If we are given the probability density function of a multidimensional random variable, how to find the density of the corresponding normalized random variable?
In other words, given $f_{X_1,X_2,\dots,X_n}(x_1,x_2,\dots,x_n)$ to be pdf of $(X_1,X_2,\dots,X_n)$, how to find the density of $\left(\frac{X_1}{\sqrt{X_1^2+X_2^2+\dots+X_n^2}},\frac{X_2}{\sqrt{X_1^2+X_2^2+\dots+X_n^2}},\dots,\frac{X_n}{\sqrt{X_1^2+X_2^2+\dots+X_n^2}}\right)$?
I was thinking of defining $\frac{X_i}{\sqrt{X_1^2+X_2^2+\dots+X_n^2}}=Y_i$ for all $i$, then writing $(X_1,X_2,\dots,X_n) = (rY_1,rY_2,\dots,rY_n)$ and then using Change of variable formula. But that didn't work because the Jacobian matrix becomes rectangular then.
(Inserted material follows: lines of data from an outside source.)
**src/vmcrf_regs.svh**
```systemverilog
// register offsets, field positions, opcodes and reset values of the vector register block
`ifndef VMCRF_REGS_SVH
`define VMCRF_REGS_SVH
`define VMCRF_OFF_INSTR 12'h000
`define VMCRF_OFF_OPERAND 12'h004
`define VMCRF_OFF_RESULT 12'h008
`define VMCRF_OFF_STATUS 12'h00C
`define VMCRF_OFF_EVT_STAT 12'h010
`define VMCRF_OFF_EVT_CLR 12'h014
`define VMCRF_OFF_EVT_EN 12'h018
`define VMCRF_OFF_WREG_BASE 12'h040
`define VMCRF_OFF_VT0 12'h064
`define VMCRF_OFF_VT1 12'h068
`define VMCRF_OFF_VSM_BASE 12'h100
`define VMCRF_OP_CLR_ONE 16'hE6F8
`define VMCRF_OP_CLR_ALL 16'hE6F9
`define VMCRF_OP_CLR_COMPLEX_PACKING_BIT 16'hE522
`define VMCRF_OP_CLR_CRCFLIP 16'hE52D
`define VMCRF_OP_CLR_TRACEBACK_PACKING_BIT 16'hE525
`define VMCRF_OP_CLR_IMAGINARY_OVERFLOW_FLAG 16'hE50B
`define VMCRF_OP_CLR_REAL_OVERFLOW_FLAG 16'hE50A
`define VMCRF_OP_HSTORE 16'hE218
`define VMCRF_OP_HLOAD 16'hE2C9
`define VMCRF_OP8_MOVE_TO 8'hBD
`define VMCRF_OP8_MOVE_FROM 8'hBF
`define VMCRF_HALF_SEL_BIT 12
`define VMCRF_ST_REAL_OVERFLOW_FLAG_BIT 0
`define VMCRF_ST_IMAGINARY_OVERFLOW_FLAG_BIT 1
`define VMCRF_ST_COMPLEX_PACKING_BIT_BIT 2
`define VMCRF_ST_CRCFLIP_BIT 3
`define VMCRF_ST_TRACEBACK_PACKING_BIT_BIT 4
`define VMCRF_STATUS_RESET 32'h0000_0000
`define VMCRF_EVT_DONE_BIT 0
`define VMCRF_EVT_BADREG_BIT 1
`define VMCRF_NUM_WREGS 9
`define VMCRF_NUM_VSM 64
`define VMCRF_TWO_CYCLE_WAIT 1
`endif

```
**src/vmcrf_pkg.sv**
```systemverilog
// types shared by the vector register block
package vmcrf_pkg;
    typedef enum logic [1:0] {
        VMCRF_IDLE = 2'b00,
        VMCRF_EXEC2 = 2'b01
    } vmcrf_state_type;
    typedef struct packed {
        logic [15:0] op_lo;
        logic [15:0] op_hi;
    } vmcrf_instr_type;
    typedef struct packed {
        logic [31:0] operand;
        logic [31:0] result;
    } vmcrf_data_type;
endpackage

```
**src/vmcrf_core.sv**
```systemverilog
// vector coprocessor register file with clear, mode-bit clear and move instructions
//
// Overview of operation
// [RULE1] clear-one zeroes selected working register
// [RULE2] clear-all zeroes registers, transitions, metrics
// [RULE3] clears and half moves take one cycle
// [RULE4] clear complex packing bit; real high
// [RULE5] clear crc message flip bit
// [RULE6] crc message flip bit resets zero
// [RULE7] clear traceback output packing bit
// [RULE8] clear imaginary overflow flag only
// [RULE9] clear real overflow flag only
// [RULE10] half store high when bit12 set
// [RULE11] half store low when bit12 clear
// [RULE12] half load high, keep low
// [RULE13] half load low, keep high
// [RULE14] cpu-to-coproc move, ignore protect bit
// [RULE15] cpu-to-coproc move takes two cycles
// [RULE16] issuer waits four slots before use
// [RULE17] coproc-to-cpu move, two cycles
// [RULE18] register codes above eight write nothing
`include "vmcrf_regs.svh"
module vmcrf_core
    import vmcrf_pkg::*;
(
    input wire logic pclk,
    input wire logic presetn,
    input wire logic clk_en,
    input wire logic psel,
    input wire logic penable,
    input wire logic pwrite,
    input wire logic [11:0] paddr,
    input wire logic [31:0] pwdata,
    input wire logic protected_write_enable,
    output logic [31:0] prdata,
    output logic pready,
    output logic pslverr,
    output logic irq,
    output logic busy
);

    // working registers, transition bits, survivor metrics
    logic [31:0] working_reg_q [0:`VMCRF_NUM_WREGS-1];
    logic [31:0] transition_bits_reg_0_q;
    logic [31:0] transition_bits_reg_1_q;
    logic [31:0] survivor_metric_entry_q [0:`VMCRF_NUM_VSM-1];
    logic [31:0] coproc_status_reg_q;
    vmcrf_instr_type instr_q;
    vmcrf_data_type data_q;
    logic [1:0] evt_stat_q;
    logic [1:0] evt_en_q;
    vmcrf_state_type state_q;
    logic [7:0] move_ctx_q;
    logic [15:0] move_addr_q;

    // apb decode
    wire apb_acc = psel && penable && clk_en;
    wire apb_wr = apb_acc && pwrite;
    wire apb_rd = apb_acc && !pwrite;
    wire wr_instr = apb_wr && (paddr == `VMCRF_OFF_INSTR);
    wire wr_operand = apb_wr && (paddr == `VMCRF_OFF_OPERAND);
    wire wr_evt_clr = apb_wr && (paddr == `VMCRF_OFF_EVT_CLR);
    wire wr_evt_en = apb_wr && (paddr == `VMCRF_OFF_EVT_EN);

    // instruction fields
    wire [15:0] op_lo = pwdata[15:0];
    wire [15:0] op_hi = pwdata[31:16];
    wire [3:0] reg_sel = op_hi[3:0];
    wire [3:0] half_sel_reg = op_hi[11:8];
    wire half_high = op_hi[`VMCRF_HALF_SEL_BIT];
    wire [15:0] mem_operand = data_q.operand[15:0];

    function automatic logic reg_ok(input logic [3:0] sel);
        reg_ok = (sel < 4'(`VMCRF_NUM_WREGS));
    endfunction

    // coprocessor address map for the 32-bit moves: word index into register space
    function automatic logic [31:0] coproc_read(input logic [15:0] a);
        logic [15:0] w;
        w = a - 16'(`VMCRF_OFF_WREG_BASE >> 2);
        coproc_read = 32'h0000_0000;
        if (a >= 16'(`VMCRF_OFF_WREG_BASE >> 2) && w < 16'(`VMCRF_NUM_WREGS))
            coproc_read = working_reg_q[w[3:0]];
        else if (a == 16'(`VMCRF_OFF_VT0 >> 2))
            coproc_read = transition_bits_reg_0_q;
        else if (a == 16'(`VMCRF_OFF_VT1 >> 2))
            coproc_read = transition_bits_reg_1_q;
        else if (a == 16'(`VMCRF_OFF_STATUS >> 2))
            coproc_read = coproc_status_reg_q;
    endfunction

    wire is_clr_one = wr_instr && op_lo == `VMCRF_OP_CLR_ONE;
    wire is_clr_all = wr_instr && op_lo == `VMCRF_OP_CLR_ALL;
    wire is_clr_complex_packing_bit = wr_instr && op_lo == `VMCRF_OP_CLR_COMPLEX_PACKING_BIT;
    wire is_clr_crc = wr_instr && op_lo == `VMCRF_OP_CLR_CRCFLIP;
    wire is_clr_traceback_packing_bit = wr_instr && op_lo == `VMCRF_OP_CLR_TRACEBACK_PACKING_BIT;
    wire is_clr_imaginary_overflow_flag = wr_instr && op_lo == `VMCRF_OP_CLR_IMAGINARY_OVERFLOW_FLAG;
    wire is_clr_real_overflow_flag = wr_instr && op_lo == `VMCRF_OP_CLR_REAL_OVERFLOW_FLAG;
    wire is_hstore = wr_instr && op_lo == `VMCRF_OP_HSTORE;
    wire is_hload = wr_instr && op_lo == `VMCRF_OP_HLOAD;
    wire is_move = wr_instr && (op_lo[15:8] == `VMCRF_OP8_MOVE_TO || op_lo[15:8] == `VMCRF_OP8_MOVE_FROM);
    wire single_op = is_clr_one || is_clr_all || is_clr_complex_packing_bit || is_clr_crc || is_clr_traceback_packing_bit
        || is_clr_imaginary_overflow_flag || is_clr_real_overflow_flag || is_hstore || is_hload;
    wire bad_reg = (is_clr_one && !reg_ok(reg_sel)) || ((is_hstore || is_hload) && !reg_ok(half_sel_reg));
    wire move_done = (state_q == VMCRF_EXEC2) && clk_en;
    wire move_to = move_ctx_q == `VMCRF_OP8_MOVE_TO;
    wire [15:0] mv_w = move_addr_q - 16'(`VMCRF_OFF_WREG_BASE >> 2);
    wire mv_wreg = move_addr_q >= 16'(`VMCRF_OFF_WREG_BASE >> 2) && mv_w < 16'(`VMCRF_NUM_WREGS);
    wire evt_done = single_op || move_done;

    // read mux
    wire [31:0] evt_word = {30'h0000_0000, evt_stat_q};
    wire [31:0] en_word = {30'h0000_0000, evt_en_q};
    wire [11:0] wreg_off = paddr - `VMCRF_OFF_WREG_BASE;
    wire rd_wreg = paddr >= `VMCRF_OFF_WREG_BASE && wreg_off[11:2] < 10'(`VMCRF_NUM_WREGS)
        && paddr[1:0] == 2'b00;
    wire [11:0] vsm_off = paddr - `VMCRF_OFF_VSM_BASE;
    wire rd_vsm = paddr >= `VMCRF_OFF_VSM_BASE && vsm_off[11:2] < 10'(`VMCRF_NUM_VSM) && paddr[1:0] == 2'b00;
    wire known_fixed = paddr == `VMCRF_OFF_INSTR || paddr == `VMCRF_OFF_OPERAND || paddr == `VMCRF_OFF_RESULT
        || paddr == `VMCRF_OFF_STATUS || paddr == `VMCRF_OFF_EVT_STAT || paddr == `VMCRF_OFF_EVT_CLR
        || paddr == `VMCRF_OFF_EVT_EN || paddr == `VMCRF_OFF_VT0 || paddr == `VMCRF_OFF_VT1;
    wire addr_ok = known_fixed || rd_wreg || rd_vsm;
    wire [31:0] rd_mux =
        paddr == `VMCRF_OFF_INSTR ? {instr_q.op_hi, instr_q.op_lo} :
        paddr == `VMCRF_OFF_OPERAND ? data_q.operand :
        paddr == `VMCRF_OFF_RESULT ? data_q.result :
        paddr == `VMCRF_OFF_STATUS ? coproc_status_reg_q :
        paddr == `VMCRF_OFF_EVT_STAT ? evt_word :
        paddr == `VMCRF_OFF_EVT_EN ? en_word :
        paddr == `VMCRF_OFF_VT0 ? transition_bits_reg_0_q :
        paddr == `VMCRF_OFF_VT1 ? transition_bits_reg_1_q :
        rd_wreg ? working_reg_q[wreg_off[5:2]] :
        rd_vsm ? survivor_metric_entry_q[vsm_off[7:2]] : 32'h0000_0000;
    // busy refuses a new instruction while a two-cycle move runs
    wire instr_refused = wr_instr && state_q != VMCRF_IDLE;

    // apb response, zero wait states
    always_ff @(posedge pclk or negedge presetn)
    begin
        if (!presetn)
        begin
            prdata <= 32'h0000_0000;
            pready <= 1'b0;
            pslverr <= 1'b0;
        end
        else if (clk_en)
        begin
            pready <= psel && !penable;
            pslverr <= psel && !penable && !addr_ok;
            prdata <= (psel && !penable && !pwrite) ? rd_mux : 32'h0000_0000;
        end
    end

    // working registers and metrics
    always_ff @(posedge pclk or negedge presetn)
    begin
        if (!presetn)
        begin
            for (int i = 0; i < `VMCRF_NUM_WREGS; i++)
                working_reg_q[i] <= 32'h0000_0000;
            for (int i = 0; i < `VMCRF_NUM_VSM; i++)
                survivor_metric_entry_q[i] <= 32'h0000_0000;
            transition_bits_reg_0_q <= 32'h0000_0000;
            transition_bits_reg_1_q <= 32'h0000_0000;
        end
        else if (clk_en && !instr_refused)
        begin
            if (is_clr_all)
            begin
                for (int i = 0; i < `VMCRF_NUM_WREGS; i++)
                    working_reg_q[i] <= 32'h0000_0000; // [RULE2]
                for (int i = 0; i < `VMCRF_NUM_VSM; i++)
                    survivor_metric_entry_q[i] <= 32'h0000_0000; // [RULE2]
                transition_bits_reg_0_q <= 32'h0000_0000;
                transition_bits_reg_1_q <= 32'h0000_0000;
            end
            if (is_clr_one && reg_ok(reg_sel)) // [RULE18]
                working_reg_q[reg_sel] <= 32'h0000_0000; // [RULE1]
            if (is_hload && reg_ok(half_sel_reg))
            begin
                if (half_high)
                    working_reg_q[half_sel_reg][31:16] <= mem_operand; // [RULE12]
                else
                    working_reg_q[half_sel_reg][15:0] <= mem_operand; // [RULE13]
            end
            // protect bit deliberately not consulted
            if (move_done && move_to && mv_wreg)
                working_reg_q[mv_w[3:0]] <= data_q.operand; // [RULE14]
            if (move_done && move_to && move_addr_q == 16'(`VMCRF_OFF_VT0 >> 2))
                transition_bits_reg_0_q <= data_q.operand; // [RULE14]
            if (move_done && move_to && move_addr_q == 16'(`VMCRF_OFF_VT1 >> 2))
                transition_bits_reg_1_q <= data_q.operand; // [RULE14]
        end
    end

    // status mode bits and overflow flags
    always_ff @(posedge pclk or negedge presetn)
    begin
        if (!presetn)
            coproc_status_reg_q <= `VMCRF_STATUS_RESET; // [RULE6]
        else if (clk_en && !instr_refused)
        begin
            if (is_clr_complex_packing_bit)
                coproc_status_reg_q[`VMCRF_ST_COMPLEX_PACKING_BIT_BIT] <= 1'b0; // [RULE4]
            if (is_clr_crc)
                coproc_status_reg_q[`VMCRF_ST_CRCFLIP_BIT] <= 1'b0; // [RULE5]
            if (is_clr_traceback_packing_bit)
                coproc_status_reg_q[`VMCRF_ST_TRACEBACK_PACKING_BIT_BIT] <= 1'b0; // [RULE7]
            if (is_clr_imaginary_overflow_flag)
                coproc_status_reg_q[`VMCRF_ST_IMAGINARY_OVERFLOW_FLAG_BIT] <= 1'b0; // [RULE8]
            if (is_clr_real_overflow_flag)
                coproc_status_reg_q[`VMCRF_ST_REAL_OVERFLOW_FLAG_BIT] <= 1'b0; // [RULE9]
            if (move_done && move_to && move_addr_q == 16'(`VMCRF_OFF_STATUS >> 2))
                coproc_status_reg_q <= data_q.operand; // [RULE14]
        end
    end

    // instruction, operand, result
    always_ff @(posedge pclk or negedge presetn)
    begin
        if (!presetn)
        begin
            instr_q <= '0;
            data_q <= '0;
        end
        else if (clk_en)
        begin
            if (wr_instr && !instr_refused)
                instr_q <= vmcrf_instr_type'({op_lo, op_hi});
            if (wr_operand)
                data_q.operand <= pwdata;
            if (is_hstore && !instr_refused && reg_ok(half_sel_reg))
                data_q.result <= {16'h0000, half_high ? working_reg_q[half_sel_reg][31:16] // [RULE10]
                                                      : working_reg_q[half_sel_reg][15:0]}; // [RULE11]
            if (move_done && !move_to)
                data_q.result <= coproc_read(move_addr_q); // [RULE17]
        end
    end

    // two-cycle move sequencer
    always_ff @(posedge pclk or negedge presetn)
    begin
        if (!presetn)
        begin
            state_q <= VMCRF_IDLE;
            move_ctx_q <= 8'h00;
            move_addr_q <= 16'h0000;
            busy <= 1'b0;
        end
        else if (clk_en)
        begin
            case (state_q)
                VMCRF_IDLE:
                begin
                    if (is_move)
                    begin
                        state_q <= VMCRF_EXEC2; // [RULE15]
                        move_ctx_q <= op_lo[15:8];
                        move_addr_q <= op_hi; // [RULE14]
                        busy <= 1'b1;
                    end
                end
                VMCRF_EXEC2:
                begin
                    state_q <= VMCRF_IDLE;
                    busy <= 1'b0;
                end
                default:
                begin
                    state_q <= VMCRF_IDLE;
                    busy <= 1'b0;
                end
            endcase
        end
    end

    // event status, set wins over clear
    always_ff @(posedge pclk or negedge presetn)
    begin
        if (!presetn)
        begin
            evt_stat_q <= 2'b00;
            evt_en_q <= 2'b00;
            irq <= 1'b0;
        end
        else if (clk_en)
        begin
            evt_stat_q <= (evt_stat_q & ~(wr_evt_clr ? pwdata[1:0] : 2'b00))
                | {bad_reg && !instr_refused, evt_done && !instr_refused};
            if (wr_evt_en)
                evt_en_q <= pwdata[1:0];
            irq <= |(evt_stat_q & evt_en_q);
        end
    end

    logic past_valid_q;
    always_ff @(posedge pclk or negedge presetn)
    begin
        if (!presetn)
            past_valid_q <= 1'b0;
        else
            past_valid_q <= 1'b1;
    end

    a_clr_one_zero: assert property (@(posedge pclk) disable iff (!presetn) // [RULE1]
        (is_clr_one && reg_ok(reg_sel) && !instr_refused && !is_clr_all) |=> working_reg_q[$past(reg_sel)] == 32'h0)
        else $error("clear one left register nonzero");
    a_clr_all_zero: assert property (@(posedge pclk) disable iff (!presetn) // [RULE2]
        (is_clr_all && !instr_refused) |=> working_reg_q[8] == 32'h0 && transition_bits_reg_1_q == 32'h0
            && survivor_metric_entry_q[63] == 32'h0)
        else $error("clear all left state nonzero");
    a_clr_keeps_flags: assert property (@(posedge pclk) disable iff (!presetn) // [RULE2]
        (is_clr_all && !instr_refused) |=> $stable(coproc_status_reg_q))
        else $error("clear all touched status");
    a_complex_packing_bit_clear: assert property (@(posedge pclk) disable iff (!presetn) // [RULE4]
        (is_clr_complex_packing_bit && !instr_refused) |=> !coproc_status_reg_q[`VMCRF_ST_COMPLEX_PACKING_BIT_BIT])
        else $error("packing bit not cleared");
    a_crc_reset: assert property (@(posedge pclk) // [RULE6]
        $rose(presetn) |-> !coproc_status_reg_q[`VMCRF_ST_CRCFLIP_BIT])
        else $error("crc flip bit not zero after reset");
    a_imaginary_overflow_flag_only: assert property (@(posedge pclk) disable iff (!presetn) // [RULE8]
        (is_clr_imaginary_overflow_flag && !instr_refused && !is_move && state_q == VMCRF_IDLE) |=>
            !coproc_status_reg_q[`VMCRF_ST_IMAGINARY_OVERFLOW_FLAG_BIT]
            && coproc_status_reg_q[`VMCRF_ST_REAL_OVERFLOW_FLAG_BIT] == $past(coproc_status_reg_q[`VMCRF_ST_REAL_OVERFLOW_FLAG_BIT]))
        else $error("imaginary clear wrong");
    a_real_overflow_flag_only: assert property (@(posedge pclk) disable iff (!presetn) // [RULE9]
        (is_clr_real_overflow_flag && !instr_refused && state_q == VMCRF_IDLE) |=>
            !coproc_status_reg_q[`VMCRF_ST_REAL_OVERFLOW_FLAG_BIT]
            && coproc_status_reg_q[`VMCRF_ST_IMAGINARY_OVERFLOW_FLAG_BIT] == $past(coproc_status_reg_q[`VMCRF_ST_IMAGINARY_OVERFLOW_FLAG_BIT]))
        else $error("real clear wrong");
    a_hload_high: assert property (@(posedge pclk) disable iff (!presetn) // [RULE12]
        (is_hload && half_high && reg_ok(half_sel_reg) && !instr_refused) |=>
            working_reg_q[$past(half_sel_reg)][15:0] == $past(working_reg_q[half_sel_reg][15:0]))
        else $error("high load changed low half");
    a_move_two: assert property (@(posedge pclk) disable iff (!presetn) // [RULE15]
        (is_move && state_q == VMCRF_IDLE && clk_en) |=> busy ##1 (!busy || !clk_en))
        else $error("move not two cycles");
    c_clr_all: cover property (@(posedge pclk) disable iff (!presetn) is_clr_all);
    c_move: cover property (@(posedge pclk) disable iff (!presetn) move_done && !move_to);
    c_hstore: cover property (@(posedge pclk) disable iff (!presetn) is_hstore && half_high);
    c_irq: cover property (@(posedge pclk) disable iff (!presetn) $rose(irq));
endmodule

```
I think you're heading to the right direction there. You get rectangular Jacobian because once $n-1$ of the $Y_{i}$ are determined, the last $Y_{i}$ is fixed (because their sum of squares equals one).
I would define $Y_{1}=\sqrt{1-\sum_{i=2}^{n}{Y_{i}^{2}}}$, find the density function of $\left(r,Y_{2},Y_{3},...,Y_{n}\right)$ using Change of Variable and then integrate w.r.t $r$ from $0$ to $\infty$.